Composizione del Consiglio di Sicurezza
Il Consiglio di Sicurezza delle Nazioni Unite nacque nel 1945 dopo la conferenza di San Francisco che ha sancito la nascita dell’ONU, e la sua composizione era inizialmente diversa da quella che conosciamo oggi. Attualmente è formato da 15 membri, di cui 5 permanenti (Cina, Usa, Russia, Francia e Regno Unito) e 10 non permanenti, a rotazione e con un mandato della durata di 2 anni, che vengono eletti dall’Assemblea Generale. L’Italia, dalla nascita dell’ONU è stata eletta sette volte nel Consiglio di Sicurezza. Da gennaio 2024 i Paesi che l’Assemblea Generale ha eletto come prossimi membri non permanenti del CdS sono Algeria, Guyana, Corea del Sud, Sierra Leone e Slovenia.

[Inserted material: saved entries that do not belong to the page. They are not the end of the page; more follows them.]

===== config.mk =====
export PLATFORM = sky130hd
export DESIGN_NAME = crc_fold_const_gen
export DESIGN_NICKNAME = d
export VERILOG_FILES = /design/src/rtl/crc_fold_pkg.sv /design/src/rtl/crc_fold_ctrl.sv /design/src/rtl/crc_fold_rem.sv /design/src/rtl/crc_fold_pack.sv /design/src/rtl/crc_fold_const_gen.sv
export SDC_FILE = /design/constraint.sdc
export NUM_CORES = 1
export LEC_CHECK = 0
export BUFFER_PORTS_ARGS = -buffer_cell sky130_fd_sc_hd__buf_4
export CORE_MARGIN = 3
export CORE_UTILIZATION = 30
export CTS_BUF_LIST = sky130_fd_sc_hd__clkbuf_4 sky130_fd_sc_hd__clkbuf_8
export DETAILED_ROUTE_END_ITERATION = 7
export PLACE_DENSITY = 0.44
export SLEW_MARGIN = 20
export SYNTH_ARGS = -nofsm -noshare
export SYNTH_HDL_FRONTEND = slang
export SYNTH_SLANG_ARGS = --single-unit

===== constraint.sdc =====
create_clock -name clk -period 5.55 [get_ports clk]
set_input_delay 1.11 -clock clk [delete_from_list [all_inputs] [get_ports clk]]
set_output_delay 1.11 -clock clk [all_outputs]
set_load 0.01 [all_outputs]
File: config.mk
export PLATFORM = sky130hd
export DESIGN_NAME = spi_shift_unit
export DESIGN_NICKNAME = d
export VERILOG_FILES = /design/src/rtl/spi_su_pkg.sv /design/src/rtl/spi_su_sync.sv /design/src/rtl/spi_su_clkgen.sv /design/src/rtl/spi_su_ctrl.sv /design/src/rtl/spi_shift_unit.sv
export SDC_FILE = /design/constraint.sdc
export NUM_CORES = 1
export LEC_CHECK = 0
export CORE_AREA = 10 10 77 79
export DETAILED_ROUTE_END_ITERATION = 10
export DIE_AREA = 0 0 87 89
export RECOVER_POWER = 100
export SLEW_MARGIN = 20
export SYNTH_ARGS = -nofsm -noshare
export SYNTH_HDL_FRONTEND = slang
export SYNTH_SLANG_ARGS = --single-unit
export TNS_END_PERCENT = 20
File: constraint.sdc
create_clock -name clk -period 3.33 [get_ports clk]
set_input_delay 0.333 -clock clk [delete_from_list [all_inputs] [get_ports clk]]
set_output_delay 0.333 -clock clk [all_outputs]
set_load 0.02 [all_outputs]
File: src/rtl/spi_su_pkg.sv
package spi_su_pkg;

    typedef enum logic [2:0] {
        ST_IDLE,
        ST_M_LOW,
        ST_M_HIGH,
        ST_M_STOP,
        ST_S_XFER,
        ST_S_END,
        ST_S_HOLD
    } su_state_t;

endpackage

File: src/rtl/spi_su_sync.sv
module spi_su_sync #(
    parameter int              WIDTH = 2,
    parameter logic [WIDTH-1:0] INIT  = '0
) (
    input  logic             clk,
    input  logic             rst_n,
    input  logic [WIDTH-1:0] async_i,
    output logic [WIDTH-1:0] level_o
);

    for (genvar g = 0; g < WIDTH; g++) begin : g_bit
        logic meta_q;
        logic sync_q;

        always_ff @(posedge clk or negedge rst_n) begin
            if (!rst_n) begin
                meta_q <= INIT[g];
                sync_q <= INIT[g];
            end else begin
                meta_q <= async_i[g];
                sync_q <= meta_q;
            end
        end

        assign level_o[g] = sync_q;
    end

endmodule

File: src/rtl/spi_su_clkgen.sv
module spi_su_clkgen #(
    parameter int DIV_W = 8
) (
    input  logic             clk,
    input  logic             rst_n,
    input  logic             run,
    input  logic [DIV_W-1:0] div,
    output logic             tick
);

    logic [DIV_W-1:0] cnt_q;

    assign tick = run && (cnt_q == div);

    always_ff @(posedge clk or negedge rst_n) begin
        if (!rst_n) begin
            cnt_q <= '0;
        end else if (!run || tick) begin
            cnt_q <= '0;
        end else begin
            cnt_q <= cnt_q + 1'b1;
        end
    end

endmodule

File: src/rtl/spi_su_ctrl.sv
module spi_su_ctrl
    import spi_su_pkg::*;
#(
    parameter int LEN_W = 3
) (
    input  logic             clk,
    input  logic             rst_n,
    input  logic             is_master,
    input  logic             wr_en,
    input  logic [LEN_W-1:0] char_len,
    input  logic             tick,
    input  logic             ss_lvl,
    input  logic             sck_rise,
    input  logic             sck_fall,
    output logic             load,
    output logic             sample,
    output logic             drive,
    output logic             div_run,
    output logic             busy,
    output logic             sck_o,
    output logic             ss_n_o
);

    localparam int CNT_W = LEN_W + 1;
    localparam logic [CNT_W-1:0] FULL_LEN = CNT_W'(1 << LEN_W);

    su_state_t        state_q, state_d;
    logic [CNT_W-1:0] bit_cnt_q;
    logic [CNT_W-1:0] eff_len;
    logic             last_bit;
    logic             clr_cnt;

    assign eff_len  = (char_len == '0) ? FULL_LEN : {1'b0, char_len};
    assign last_bit = (bit_cnt_q + 1'b1) == eff_len;

    // State register and bit counter
    always_ff @(posedge clk or negedge rst_n) begin
        if (!rst_n) begin
            state_q   <= ST_IDLE;
            bit_cnt_q <= '0;
        end else begin
            state_q <= state_d;
            if (clr_cnt) begin
                bit_cnt_q <= '0;
            end else if (sample) begin
                bit_cnt_q <= bit_cnt_q + 1'b1;
            end
        end
    end

    // Next state and data path strobes
    always_comb begin
        state_d = state_q;
        load    = 1'b0;
        sample  = 1'b0;
        drive   = 1'b0;
        clr_cnt = 1'b0;
        unique case (state_q)
            ST_IDLE: begin
                if (is_master) begin
                    if (wr_en) begin
                        load    = 1'b1;
                        drive   = 1'b1;
                        clr_cnt = 1'b1;
                        state_d = ST_M_LOW;
                    end
                end else begin
                    load = wr_en;
                    if (!ss_lvl) begin
                        drive   = 1'b1;
                        clr_cnt = 1'b1;
                        state_d = ST_S_XFER;
                    end
                end
            end
            ST_M_LOW: begin
                if (tick) begin
                    sample  = 1'b1;
                    state_d = last_bit ? ST_M_STOP : ST_M_HIGH;
                end
            end
            ST_M_HIGH: begin
                if (tick) begin
                    drive   = 1'b1;
                    state_d = ST_M_LOW;
                end
            end
            ST_M_STOP: begin
                state_d = ST_IDLE;
            end
            ST_S_XFER: begin
                if (ss_lvl) begin
                    state_d = ST_IDLE;
                end else if (sck_rise) begin
                    sample = 1'b1;
                    if (last_bit) begin
                        state_d = ST_S_END;
                    end
                end else if (sck_fall) begin
                    drive = 1'b1;
                end
            end
            ST_S_END: begin
                state_d = ST_S_HOLD;
            end
            ST_S_HOLD: begin
                load = wr_en;
                if (ss_lvl) begin
                    state_d = ST_IDLE;
                end
            end
            default: begin
                state_d = ST_IDLE;
            end
        endcase
    end

    // Moore outputs decoded from the state register
    always_comb begin
        busy    = 1'b0;
        sck_o   = 1'b0;
        ss_n_o  = 1'b1;
        div_run = 1'b0;
        unique case (state_q)
            ST_M_LOW: begin
                busy    = 1'b1;
                ss_n_o  = 1'b0;
                div_run = 1'b1;
            end
            ST_M_HIGH: begin
                busy    = 1'b1;
                ss_n_o  = 1'b0;
                sck_o   = 1'b1;
                div_run = 1'b1;
            end
            ST_M_STOP: begin
                busy   = 1'b1;
                ss_n_o = 1'b0;
                sck_o  = 1'b1;
            end
            ST_S_XFER, ST_S_END: begin
                busy = 1'b1;
            end
            default: begin
                busy = 1'b0;
            end
        endcase
    end

endmodule

File: src/rtl/spi_shift_unit.sv
module spi_shift_unit #(
    parameter int LEN_W = 3,
    parameter int DIV_W = 8
) (
    input  logic                    clk,
    input  logic                    rst_n,
    input  logic                    wr_en,
    input  logic [(1<<LEN_W)-1:0]   wr_data,
    output logic [(1<<LEN_W)-1:0]   rd_data,
    input  logic                    is_master,
    input  logic [LEN_W-1:0]        char_len,
    input  logic [DIV_W-1:0]        clk_div,
    output logic                    sck_o,
    output logic                    ss_n_o,
    input  logic                    sck_i,
    input  logic                    ss_n_i,
    input  logic                    ser_in,
    output logic                    ser_out,
    output logic                    busy,
    output logic                    ovr,
    input  logic                    ovr_clr
);

    localparam int DATA_W = 1 << LEN_W;
    localparam int MSB    = DATA_W - 1;

    logic [DATA_W-1:0] shreg_q;
    logic              out_bit_q;
    logic              ovr_q;
    logic              sck_d_q;
    logic [1:0]        sync_lvl;
    logic              sck_lvl;
    logic              ss_lvl;
    logic              sck_rise;
    logic              sck_fall;
    logic              tick;
    logic              load;
    logic              sample;
    logic              drive;
    logic              div_run;

    spi_su_sync #(
        .WIDTH (2),
        .INIT  (2'b10)
    ) i_sync (
        .clk     (clk),
        .rst_n   (rst_n),
        .async_i ({ss_n_i, sck_i}),
        .level_o (sync_lvl)
    );

    assign sck_lvl  = sync_lvl[0];
    assign ss_lvl   = sync_lvl[1];
    assign sck_rise = sck_lvl & ~sck_d_q;
    assign sck_fall = ~sck_lvl & sck_d_q;

    spi_su_clkgen #(
        .DIV_W (DIV_W)
    ) i_clkgen (
        .clk   (clk),
        .rst_n (rst_n),
        .run   (div_run),
        .div   (clk_div),
        .tick  (tick)
    );

    spi_su_ctrl #(
        .LEN_W (LEN_W)
    ) i_ctrl (
        .clk       (clk),
        .rst_n     (rst_n),
        .is_master (is_master),
        .wr_en     (wr_en),
        .char_len  (char_len),
        .tick      (tick),
        .ss_lvl    (ss_lvl),
        .sck_rise  (sck_rise),
        .sck_fall  (sck_fall),
        .load      (load),
        .sample    (sample),
        .drive     (drive),
        .div_run   (div_run),
        .busy      (busy),
        .sck_o     (sck_o),
        .ss_n_o    (ss_n_o)
    );

    always_ff @(posedge clk or negedge rst_n) begin
        if (!rst_n) begin
            shreg_q   <= '0;
            out_bit_q <= 1'b0;
            ovr_q     <= 1'b0;
            sck_d_q   <= 1'b0;
        end else begin
            sck_d_q <= sck_lvl;
            if (load) begin
                shreg_q <= wr_data;
            end else if (sample) begin
                shreg_q <= {shreg_q[MSB-1:0], ser_in};
            end
            if (drive) begin
                out_bit_q <= load ? wr_data[MSB] : shreg_q[MSB];
            end
            if (wr_en && busy) begin
                ovr_q <= 1'b1;
            end else if (ovr_clr) begin
                ovr_q <= 1'b0;
            end
        end
    end

    assign rd_data = shreg_q;
    assign ser_out = out_bit_q;
    assign ovr     = ovr_q;

endmodule

Yosys cells after proc, flatten, opt, wreduce, memory -nomap -nowiden
Index checks and enable logic that the tools add are counted.
{ "classes": {"reduce_logical": 14, "n_shift": 0, "n_mul": 0, "magnitude_cmp": 0, "div_mod_pow": 0, "eq_ne": 15, "muxes": 38, "bitwise_logic": 4, "add_sub_neg": 2} }
{ "ops": {"columns": ["operator", "n"], "rows": [
  ["3-bit 2-to-1 mux", 9],
  ["8-bit 2-to-1 mux", 3],
  ["1-bit 2-to-1 mux", 19],
  ["3-bit one-hot mux with 6 select lines", 1],
  ["4-bit 2-to-1 mux", 3],
  ["3-bit == test (second input constant)", 3],
  ["8-bit by 1-bit adder with 8-bit output (second input constant)", 1],
  ["8-bit == test", 1],
  ["7-bit AND reduction", 1],
  ["3-bit by 2-bit == test with 1-bit output (second input constant)", 2],
  ["3-bit zero test", 2],
  ["2-bit != test (second input constant)", 3],
  ["3-bit by 2-bit != test with 1-bit output (second input constant)", 2],
  ["3-bit != test (second input constant)", 2],
  ["2-bit nonzero test", 3],
  ["5-bit OR reduction", 1],
  ["4-bit by 1-bit adder with 4-bit output (second input constant)", 1],
  ["4-bit == test", 1],
  ["1-bit one-hot mux with 2 select lines", 2],
  ["2-bit OR reduction", 2],
  ["3-bit by 1-bit == test with 1-bit output (second input constant)", 1],
  ["1-bit one-hot mux with 3 select lines", 1],
  ["3-bit OR reduction", 1],
  ["1-bit AND", 2],
  ["other kinds (4)", 6]
]} }
{ "word_totals": {"wordCells": 84, "output_inout_bits": 13, "ramBits": 0, "latchBits": 0, "mem_bits_ro": 0, "ff_bits": 30, "n_memories": 0} }

Longest topological paths before layout
Gate-level depths: netlist (run 1).
{ "depth": {"depth_word": 8, "mapped_depth": 8} }

Cells and area by module
From an unflattened synthesis (run 1), not the netlist that was laid out.
{ "hier_totals": {"hier_cells": 170, "area_unflattened_um2": 1741.7} }
{ "modules_own_cells": {"columns": ["module", "instances", "area_each_um2", "cells_per_inst"], "rows": [
  ["spi_su_ctrl", 1, 630.6, 73],
  ["spi_su_clkgen", 1, 500.5, 46],
  ["spi_shift_unit", 1, 493.0, 45],
  ["spi_su_sync", 1, 117.6, 6]
]} }

Worst setup path after synthesis (run 1)
Ideal clock, no wire load.
{ "synth_path": {"path_type": "reg-to-reg", "from": "register i_ctrl.state_q[1]", "to": "register out_bit_q, in the netlist ser_out", "setup_time_ps": 125, "t_arrival_ps": 1864, "path_buffers": 1, "t_required_ps": 3205, "period_less_slack_ps": 1989, "stages_incl_launch_ff": 8, "slack_ps": 1341, "path_cell_list": "dfrtp_1 -> buf_2 -> inv_1 -> nor2_1 -> nor3b_1 -> o21ai_1 -> mux2_2 -> mux2_2"} }
{ "synth_between": {"elab_chain_cells": 6, "elab_cells_between_ends": 12, "cone_classes": "4 x eq/ne; 5 x mux; 3 x reduce/logical"} }
{ "synth_lines": {"columns": ["item", "line_no", "rtl"], "rows": [
  ["start: declaration", "spi_su_ctrl.sv:27", "su_state_t state_q, state_d;"],
  ["start signal: assignment", "spi_su_ctrl.sv:42", "state_q <= state_d;"],
  ["3-bit by 1-bit == test with 1-bit output or 3-bit by 2-bit == test with 1-bit output (tied branches)", "spi_su_ctrl.sv:124, spi_su_ctrl.sv:58", null],
  ["2-bit OR reduction (no source line)", null, null],
  ["1-bit 2-to-1 mux", "spi_su_ctrl.sv:124", "unique case (state_q)"],
  ["1-bit logical AND", "spi_su_clkgen.sv:13", "assign tick = run && (cnt_q == div);"],
  ["1-bit 2-to-1 mux", "spi_su_ctrl.sv:83", "if (tick) begin"],
  ["1-bit one-hot mux with 3 select lines", "spi_su_ctrl.sv:58", "unique case (state_q)"],
  ["end signal: assignment", "spi_shift_unit.sv:102", "out_bit_q <= load ? wr_data[MSB] : shreg_q[MSB];"],
  ["end: declaration", "spi_shift_unit.sv:28", "logic out_bit_q;"]
]} }
Parallel ways exist; a longest one is shown, timed or not.
A chain may end at the register's enable or synchronous reset.

Worst setup path after layout (run 1)
{ "layout_path": {"from": "input clk_div[0]", "to": "register shreg_q[3], in the netlist rd_data[3]"} }
{ "layout_between": {"elab_chain_cells": 5} }
{ "layout_lines": {"columns": ["item", "line_no", "rtl"], "rows": [
  ["start: declaration", "spi_shift_unit.sv:12", "input logic [DIV_W-1:0] clk_div,"],
  ["8-bit == test", "spi_su_clkgen.sv:13", null],
  ["1-bit logical AND", "spi_su_clkgen.sv:13", null],
  ["1-bit 2-to-1 mux", "spi_su_ctrl.sv:77", "if (tick) begin"],
  ["1-bit one-hot mux with 2 select lines", "spi_su_ctrl.sv:58", null],
  ["2-bit nonzero test (no source line)", null, null],
  ["end signal: assignment", "spi_shift_unit.sv:97", "shreg_q <= wr_data;"],
  ["end signal: assignment", "spi_shift_unit.sv:99", "shreg_q <= {shreg_q[MSB-1:0], ser_in};"],
  ["end: declaration", "spi_shift_unit.sv:27", "logic [DATA_W-1:0] shreg_q;"]
]} }
Every way passes these cells.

Le risoluzioni e decisioni del Consiglio di Sicurezza possono riguardare sia questioni procedurali, quindi relativi a procedure interne, sia questioni sostanziali, come il tipo di azioni da adottare in merito ad un conflitto. Le procedure di voto al suo interno sono disciplinate dall’art. 27 della Carta dell’ONU, e furono decise nel febbraio 1945 a Yalta da Cina, Russia, Stati Uniti e Regno Unito: da qui il nome di formula Yalta. Secondo quest’ultima la maggioranza richiesta per approvare una decisione del Consiglio è di 9 membri su 15. Sulle questioni sostanziali nei 9 voti devono essere inclusi quelli dei 5 membri permanenti. Nel caso in cui uno dei membri sia parte di una controversia, deve astenersi nella votazione.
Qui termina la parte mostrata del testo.